The FTP protocol is a relatively simple protocol that allows access to a remote file system in a standard way. It comprises commands for manipulating and navigating remote directories, manipulating remote files (rename, delete, etc.), and of course transferring files. It is designed to be used interactively by human end-users as well as by automated processes.
Being targeted for the Internet, it was designed as a platform-independent protocol from the ground up. Therefore, the specification includes provisions for handling cross-platform issues (such as text encoding) and for dealing with files and directories in a common denominator fashion.
FTP has grown to be the de facto protocol used for transferring files on the Internet. Huge public and private software archives are using FTP. Many organizations use FTP as a means to transfer data files between remote offices and their headquarters. Many companies provide software updates to their customers via an FTP server. Even with the emergence of HTTP, which is mainly used to fetch HTML files from a server, FTP is still widely used.
As of version 3.5, support for MODE Z data compression during transfer, and "Knowledge of Extra Capabilities", also known as the FEAT command, were added.
Technical details
The FTP protocol model is composed of a user process and a server process. The user begins by initiating a control connection to the server, which by default listens on TCP port 21. Once the control connection is established, it will remain open for the duration of the session, and will be used to exchange commands and replies between the client and the server.

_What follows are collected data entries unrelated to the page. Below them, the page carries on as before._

`src/core/sram_port_cfg.svh`:
```
`ifndef SRAM_PORT_CFG_SVH
`define SRAM_PORT_CFG_SVH

// Array shape
`define SRAM_ADDR_W 17
`define SRAM_DATA_W 8
`define SRAM_WORDS 131072

// Reference clock
`define CLK_PERIOD_NS 40

// Slowest speed grade figures, in ns
`define READ_ACCESS_NS 15
`define STROBE_OE_HIGH_NS 9
`define STROBE_OE_LOW_NS 15
`define SEL_TO_END_NS 9
`define ADDR_TO_END_NS 9
`define DATA_TO_END_NS 7

// Wait timer width
`define TIMER_W 4

`endif

```
`src/core/sram_port_pkg.sv`:
```
`include "sram_port_cfg.svh"

package sram_port_pkg;

    typedef enum logic [2:0] {
        ST_IDLE,
        ST_W_SETUP,
        ST_W_PULSE,
        ST_W_END,
        ST_R_WAIT,
        ST_R_END
    } port_state_t;

    typedef logic [`SRAM_ADDR_W-1:0] word_address_t;
    typedef logic [`SRAM_DATA_W-1:0] data_word_t;
    typedef logic [`TIMER_W-1:0] wait_count_t;

    typedef struct packed {
        port_state_t state;
        word_address_t word_address;
        data_word_t data_out;
        logic data_oe;
        logic select_n;
        logic write_strobe_n;
        logic out_enable_n;
        data_word_t rdata;
        logic rvalid;
        logic ready;
        logic timer_load;
        wait_count_t timer_count;
    } port_regs_t;

    typedef struct packed {
        wait_count_t remain;
    } timer_regs_t;

    // Least time in whole clock cycles, never below one
    function automatic int ns_to_cycles(input int ns, input int period_ns);
        int cyc;
        cyc = (ns + period_ns - 1) / period_ns;
        return (cyc < 1) ? 1 : cyc;
    endfunction

endpackage

```
`src/core/sram_timer_if.sv`:
```
`timescale 1ns/1ns
interface sram_timer_if;
    import sram_port_pkg::*;
    logic load;
    wait_count_t count;
    logic done;
    modport ctrl (output load, output count, input done);
    modport timer (input load, input count, output done);
endinterface

```
`src/core/sram_wait_timer.sv`:
```
`timescale 1ns/1ns
module sram_wait_timer (
    input wire logic i_ref_clk,
    input wire logic i_rst,
    sram_timer_if.timer tmr
);
    import sram_port_pkg::*;

    timer_regs_t r;
    timer_regs_t next_r;

    // Reload on request, else count down to zero and rest there
    always_comb begin
        next_r = r;
        if (tmr.load) begin
            next_r.remain = tmr.count;
        end else if (r.remain != '0) begin
            next_r.remain = r.remain - wait_count_t'(1);
        end
    end

    always_ff @(posedge i_ref_clk) begin
        if (i_rst) begin
            r <= '0;
        end else begin
            r <= next_r;
        end
    end

    assign tmr.done = (r.remain == '0);
endmodule // sram_wait_timer

```
`src/core/async_static_ram_port.sv`:
```
`timescale 1ns/1ns
`include "sram_port_cfg.svh"
// How it works
// RULE_01: Device holds 131,072 bytes, 17-bit address.
// RULE_02: Device stores only while select and strobe low.
// RULE_03: Write starts at later falling edge.
// RULE_04: Write ends at first rising edge.
// RULE_05: Address stable before the write starts.
// RULE_06: Address unchanged until write has ended.
// RULE_07: Address valid long enough before write end.
// RULE_08: Select low long enough before write end.
// RULE_09: Strobe pulse minimum with outputs off.
// RULE_10: Longer strobe pulse when outputs stay on.
// RULE_11: Write data set up, held to end.
// RULE_12: Device floats data when strobe falls.
// RULE_13: Late select keeps device outputs off.
// RULE_14: Device drives again 3 ns after write.
// RULE_15: Device then shows data of current address.
// RULE_16: Strobe stays high through every read.
// RULE_17: Read data valid after select falls.
// RULE_18: Read data valid after output enable falls.
// RULE_19: Old data held briefly after address change.
// RULE_20: Device floats data when deselected.
// RULE_21: Device floats data when outputs disabled.
// RULE_22: Never drive data while device may drive.
// RULE_23: Count cycles covering every minimum time.
module async_static_ram_port #(
    parameter int READ_ACCESS_NS = `READ_ACCESS_NS,
    parameter int STROBE_NS = `STROBE_OE_LOW_NS
) (
    input wire logic i_ref_clk,
    input wire logic i_rst,
    input wire logic i_req,
    input wire logic i_write,
    input wire sram_port_pkg::word_address_t i_addr,
    input wire sram_port_pkg::data_word_t i_wdata,
    output logic o_ready,
    output sram_port_pkg::data_word_t o_rdata,
    output logic o_rvalid,
    output sram_port_pkg::word_address_t o_word_address,
    output logic o_select_n,
    output logic o_write_strobe_n,
    output logic o_out_enable_n,
    output sram_port_pkg::data_word_t o_data_out,
    output logic o_data_oe,
    input wire sram_port_pkg::data_word_t i_data_in
);
    import sram_port_pkg::*;

    // Cycle counts derived from the ns figures
    localparam int ACCESS_CYC = ns_to_cycles(READ_ACCESS_NS, `CLK_PERIOD_NS);
    localparam int STROBE_CYC = ns_to_cycles(STROBE_NS, `CLK_PERIOD_NS);
    localparam int SEL_CYC = ns_to_cycles(`SEL_TO_END_NS, `CLK_PERIOD_NS);
    localparam int ADDR_CYC = ns_to_cycles(`ADDR_TO_END_NS, `CLK_PERIOD_NS);
    localparam int DATA_CYC = ns_to_cycles(`DATA_TO_END_NS, `CLK_PERIOD_NS);
    localparam int MAX_WAIT = (1 << `TIMER_W);

    if (ACCESS_CYC > MAX_WAIT || STROBE_CYC > MAX_WAIT) begin : g_check
        $error("Wait times do not fit the wait timer");
    end
    if (`SRAM_WORDS != (1 << `SRAM_ADDR_W)) begin : g_shape
        $error("Address width does not match array depth");
    end

    port_regs_t r;
    port_regs_t next_r;
    sram_timer_if tmr ();

    sram_wait_timer u_timer (
        .i_ref_clk(i_ref_clk),
        .i_rst(i_rst),
        .tmr(tmr)
    );

    assign tmr.load = r.timer_load;
    assign tmr.count = r.timer_count;

    always_comb begin
        next_r = r;
        next_r.timer_load = 1'h0;
        next_r.rvalid = 1'h0;
        unique case (r.state)
            ST_IDLE: begin
                if (i_req && r.ready) begin
                    next_r.ready = 1'h0;
                    next_r.word_address = i_addr; // RULE_05
                    next_r.select_n = 1'h0;
                    if (i_write) begin
                        next_r.out_enable_n = 1'h1; // RULE_09
                        next_r.data_out = i_wdata;
                        next_r.data_oe = 1'h1; // RULE_22
                        next_r.state = ST_W_SETUP;
                    end else begin
                        next_r.out_enable_n = 1'h0;
                        next_r.timer_load = 1'h1;
                        next_r.timer_count = wait_count_t'(ACCESS_CYC - 1); // RULE_23
                        next_r.state = ST_R_WAIT;
                    end
                end
            end
            ST_W_SETUP: begin
                next_r.write_strobe_n = 1'h0;
                next_r.timer_load = 1'h1;
                next_r.timer_count = wait_count_t'(STROBE_CYC - 1); // RULE_10
                next_r.state = ST_W_PULSE;
            end
            ST_W_PULSE: begin
                if (tmr.done && !r.timer_load) begin
                    next_r.write_strobe_n = 1'h1; // RULE_11
                    next_r.state = ST_W_END;
                end
            end
            ST_W_END: begin
                next_r.select_n = 1'h1; // RULE_06
                next_r.data_oe = 1'h0;
                next_r.ready = 1'h1;
                next_r.state = ST_IDLE;
            end
            ST_R_WAIT: begin
                if (tmr.done && !r.timer_load) begin
                    next_r.rdata = i_data_in; // RULE_23
                    next_r.rvalid = 1'h1;
                    next_r.select_n = 1'h1;
                    next_r.out_enable_n = 1'h1;
                    next_r.state = ST_R_END;
                end
            end
            ST_R_END: begin
                next_r.ready = 1'h1; // RULE_22
                next_r.state = ST_IDLE;
            end
        endcase
    end

    always_ff @(posedge i_ref_clk) begin
        if (i_rst) begin
            r <= '{state: ST_IDLE, word_address: '0, data_out: '0, data_oe: 1'h0,
                   select_n: 1'h1, write_strobe_n: 1'h1, out_enable_n: 1'h1,
                   rdata: '0, rvalid: 1'h0, ready: 1'h1, timer_load: 1'h0,
                   timer_count: '0};
        end else begin
            r <= next_r;
        end
    end

    assign o_ready = r.ready;
    assign o_rdata = r.rdata;
    assign o_rvalid = r.rvalid;
    assign o_word_address = r.word_address;
    assign o_select_n = r.select_n;
    assign o_write_strobe_n = r.write_strobe_n;
    assign o_out_enable_n = r.out_enable_n;
    assign o_data_out = r.data_out;
    assign o_data_oe = r.data_oe;

    // Helper ages for the timing checks
    int strobe_age;
    int sel_age;
    int addr_age;
    int data_age;
    int read_age;

    always_ff @(posedge i_ref_clk) begin
        if (i_rst) begin
            strobe_age <= 0;
            sel_age <= 0;
            addr_age <= 0;
            data_age <= 0;
            read_age <= 0;
        end else begin
            strobe_age <= next_r.write_strobe_n ? 0 : strobe_age + 1;
            sel_age <= next_r.select_n ? 0 : sel_age + 1;
            addr_age <= (next_r.word_address != r.word_address) ? 0 : addr_age + 1;
            data_age <= (!next_r.data_oe || next_r.data_out != r.data_out) ? 0 : data_age + 1;
            read_age <= next_r.out_enable_n ? 0 : read_age + 1;
        end
    end

    AST_ADDR_SETUP: assert property (@(posedge i_ref_clk) disable iff (i_rst) // RULE_05
        $fell(o_write_strobe_n) |-> $stable(o_word_address) && $past(!o_select_n))
        else $error("Address or select not settled at write start");

    AST_ADDR_HELD: assert property (@(posedge i_ref_clk) disable iff (i_rst) // RULE_06
        !o_write_strobe_n |=> $stable(o_word_address))
        else $error("Address moved before write end");

    AST_ADDR_AGE: assert property (@(posedge i_ref_clk) disable iff (i_rst) // RULE_07
        $rose(o_write_strobe_n) |-> addr_age >= ADDR_CYC)
        else $error("Address valid too briefly before write end");

    AST_SEL_AGE: assert property (@(posedge i_ref_clk) disable iff (i_rst) // RULE_08
        $rose(o_write_strobe_n) |-> !o_select_n && sel_age >= SEL_CYC)
        else $error("Select low too briefly before write end");

    AST_STROBE_OE_HIGH: assert property (@(posedge i_ref_clk) disable iff (i_rst) // RULE_09
        !o_write_strobe_n |-> o_out_enable_n)
        else $error("Output enable low during strobe");

    AST_STROBE_WIDTH: assert property (@(posedge i_ref_clk) disable iff (i_rst) // RULE_10
        $rose(o_write_strobe_n) |-> $past(strobe_age) + 1 >= STROBE_CYC)
        else $error("Strobe pulse too short");

    AST_DATA_HELD: assert property (@(posedge i_ref_clk) disable iff (i_rst) // RULE_11
        $rose(o_write_strobe_n) |-> o_data_oe && data_age >= DATA_CYC)
        else $error("Write data not held to write end");

    AST_READ_STROBE_HIGH: assert property (@(posedge i_ref_clk) disable iff (i_rst) // RULE_16
        !o_out_enable_n |-> o_write_strobe_n && !o_data_oe)
        else $error("Strobe low or data driven during read");

    AST_NO_CONTENTION: assert property (@(posedge i_ref_clk) disable iff (i_rst) // RULE_22
        $rose(o_data_oe) |-> o_out_enable_n && $past(o_out_enable_n))
        else $error("Data driven while device may drive");

    AST_READ_WAIT: assert property (@(posedge i_ref_clk) disable iff (i_rst) // RULE_23
        o_rvalid |-> $past(read_age) + 1 >= ACCESS_CYC ##1 o_ready)
        else $error("Read sampled before access time");

    AST_STROBE_IN_SEL: assert property (@(posedge i_ref_clk) disable iff (i_rst) // RULE_08
        !o_write_strobe_n |-> !o_select_n && o_data_oe)
        else $error("Strobe low outside select or driven data");

    AST_WRITE_RELEASE: assert property (@(posedge i_ref_clk) disable iff (i_rst) // RULE_06
        $rose(o_write_strobe_n) |=> o_select_n && !o_data_oe && $stable(o_word_address))
        else $error("Pins not released cleanly after write end");
endmodule // async_static_ram_port

```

The information exchanged on the control connection is text-based, and therefore human-readable. All FTP commands are 3 or 4 letter words, followed by optional arguments. All FTP replies begin with a 3-digit numeric code, followed by optional detail text. Each digit in the reply code has a particular meaning. For instance, all codes beginning with 2 are positive (success) replies, and all codes beginning with 5 are negative (failure) replies.

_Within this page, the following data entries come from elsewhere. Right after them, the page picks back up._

File: src/flat_wrapper.sv
// flat-port wrapper written by rule: the top's interface ports become plain ports
module uart_data_buffer_path_flat import uart_pkg::*;
#(
  parameter int BitClks = BIT_BASE_CLKS
)
  (sys_clk, sys_rst, clkEn, serialRxPin, serialTxPin, wakeupExtIrq, timerCaptureIn, link_regStb, link_regWr, link_regAddr, link_regWdata, link_regRdata, link_txDone, link_rxDone, link_txFull, link_baseTick);
  uart_link_if link_i ();
  input wire logic sys_clk;
  input wire logic sys_rst;
  input wire logic clkEn;
  input wire logic serialRxPin;
  output logic serialTxPin;
  output logic wakeupExtIrq;
  output logic timerCaptureIn;
  input wire logic [$bits(link_i.regStb)-1:0] link_regStb;
  input wire logic [$bits(link_i.regWr)-1:0] link_regWr;
  input wire logic [$bits(link_i.regAddr)-1:0] link_regAddr;
  input wire logic [$bits(link_i.regWdata)-1:0] link_regWdata;
  output wire logic [$bits(link_i.regRdata)-1:0] link_regRdata;
  output wire logic [$bits(link_i.txDone)-1:0] link_txDone;
  output wire logic [$bits(link_i.rxDone)-1:0] link_rxDone;
  output wire logic [$bits(link_i.txFull)-1:0] link_txFull;
  output wire logic [$bits(link_i.baseTick)-1:0] link_baseTick;
  assign link_i.regStb = link_regStb;
  assign link_i.regWr = link_regWr;
  assign link_i.regAddr = link_regAddr;
  assign link_i.regWdata = link_regWdata;
  assign link_regRdata = link_i.regRdata;
  assign link_txDone = link_i.txDone;
  assign link_rxDone = link_i.rxDone;
  assign link_txFull = link_i.txFull;
  assign link_baseTick = link_i.baseTick;
  uart_data_buffer_path #(.BitClks(BitClks)) u_core (.sys_clk(sys_clk), .sys_rst(sys_rst), .clkEn(clkEn), .link(link_i), .serialRxPin(serialRxPin), .serialTxPin(serialTxPin), .wakeupExtIrq(wakeupExtIrq), .timerCaptureIn(timerCaptureIn));
endmodule
File: config.mk
export PLATFORM = sky130hd
export DESIGN_NAME = uart_data_buffer_path_flat
export DESIGN_NICKNAME = d
export VERILOG_FILES = /design/src/hdl/uart_pkg.sv /design/src/hdl/uart_link_if.sv /design/src/hdl/uart_data_buffer_path.sv /design/src/flat_wrapper.sv
export SDC_FILE = /design/constraint.sdc
export NUM_CORES = 1
export LEC_CHECK = 0
export CORE_MARGIN = 3
export CORE_UTILIZATION = 50
export DETAILED_ROUTE_END_ITERATION = 8
export DONT_BUFFER_PORTS = 1
export PLACE_DENSITY_LB_ADDON = 0.25
export SETUP_SLACK_MARGIN = 0.15
export SYNTH_ARGS = -nofsm -noshare
export SYNTH_HDL_FRONTEND = slang
export SYNTH_SLANG_ARGS = --single-unit
File: constraint.sdc
create_clock -name sys_clk -period 2.95 [get_ports sys_clk]
set_input_delay 0.1475 -clock sys_clk [delete_from_list [all_inputs] [get_ports sys_clk]]
set_output_delay 0.1475 -clock sys_clk [all_outputs]
set_load 0.005 [all_outputs]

Most FTP servers require user authentication before allowing any other commands to be executed. The authentication scheme used by FTP is a pretty simple one, where a user name and a password need to be sent to and validated by the server. The scheme is far from being perfect, the biggest flaw being its vulnerability to network spies, because the authentication username and password are sent as clear text on the control connection.

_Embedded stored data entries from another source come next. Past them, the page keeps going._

### src/rf_frontend_pkg.sv
// constants for the rf front-end control block
package rf_frontend_pkg;

	localparam int unsigned CLK_HZ        = 100_000_000;
	localparam int unsigned MS_PER_S      = 1000;
	localparam int unsigned CLKS_PER_MS   = CLK_HZ / MS_PER_S;

	// ----------------------------------------
	// register byte offsets
	// ----------------------------------------
	localparam logic [7:0] CTRL_OFS       = 8'h00;
	localparam logic [7:0] STATUS_OFS     = 8'h04;
	localparam logic [7:0] CONFIG_OFS     = 8'h08;
	localparam logic [7:0] BLOCK1_OFS     = 8'h0C;
	localparam logic [7:0] BLOCK2_OFS     = 8'h10;

	// ----------------------------------------
	// control fields
	// ----------------------------------------
	localparam int unsigned CTRL_MON_RXE_BIT  = 2;
	localparam int unsigned CTRL_CONT_EN_BIT  = 3;
	localparam int unsigned CTRL_DEC_ON_BIT   = 4;
	localparam logic [2:0]  CTRL_RESET        = 3'h0;

	// ----------------------------------------
	// configuration fields
	// ----------------------------------------
	localparam int unsigned CFG_SYNTH_SEL_BIT = 0;
	localparam int unsigned CFG_RATE_LSB      = 1;
	localparam int unsigned CFG_RX_EST_LSB    = 3;
	localparam int unsigned CFG_OSC_EST_LSB   = 5;
	localparam logic [6:0]  CFG_RESET         = 7'h00;

	// ----------------------------------------
	// status fields
	// ----------------------------------------
	localparam int unsigned STAT_MON_BIT      = 6;
	localparam int unsigned STAT_INT_BIT      = 0;
	localparam int unsigned STAT_RXE_BIT      = 1;
	localparam int unsigned STAT_ROE_BIT      = 2;
	localparam int unsigned STAT_BUSY_BIT     = 3;
	localparam int unsigned STAT_RX_SET_BIT   = 4;
	localparam int unsigned STAT_OSC_SET_BIT  = 5;
	localparam int unsigned STAT_BAT_BIT      = 7;

	// ----------------------------------------
	// establishment times in ms, per select code
	// ----------------------------------------
	localparam int unsigned RX_EST_MS_0  = 5;
	localparam int unsigned RX_EST_MS_1  = 10;
	localparam int unsigned RX_EST_MS_2  = 15;
	localparam int unsigned RX_EST_MS_3  = 30;
	localparam int unsigned OSC_EST_MS_0 = 20;
	localparam int unsigned OSC_EST_MS_1 = 30;
	localparam int unsigned OSC_EST_MS_2 = 40;
	localparam int unsigned OSC_EST_MS_3 = 50;

	// ----------------------------------------
	// synthesizer link
	// ----------------------------------------
	localparam int unsigned SYNTH_BITS      = 24;
	localparam int unsigned PAUSE_BIT_IDX   = 12;
	localparam logic [1:0]  RATE_512        = 2'h0;
	localparam logic [1:0]  RATE_1200       = 2'h1;
	localparam logic [6:0]  PAUSE_512       = 7'h77;
	localparam logic [6:0]  PAUSE_1200      = 7'h21;
	localparam logic [6:0]  PAUSE_2400      = 7'h01;

endpackage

All commands that require data to be transferred between the two hosts require a second connection to be established. This second connection is called the data connection . The data connection is used for transferring files (upload or download) and for transferring directory listings. The data connection is usually closed after each transfer, and re-opened as needed.
There are two ways in which a data connection can be established: either the server or the client can be responsible for initiating the connection. The scenario in which the client initiates the data connection is commonly referred to as "passive transfer", since the PASV command is implied. This is the preferred way of initiating the data connection, because most firewalls will prevent incoming connections from the outside world, but will allow outgoing connections to pass through.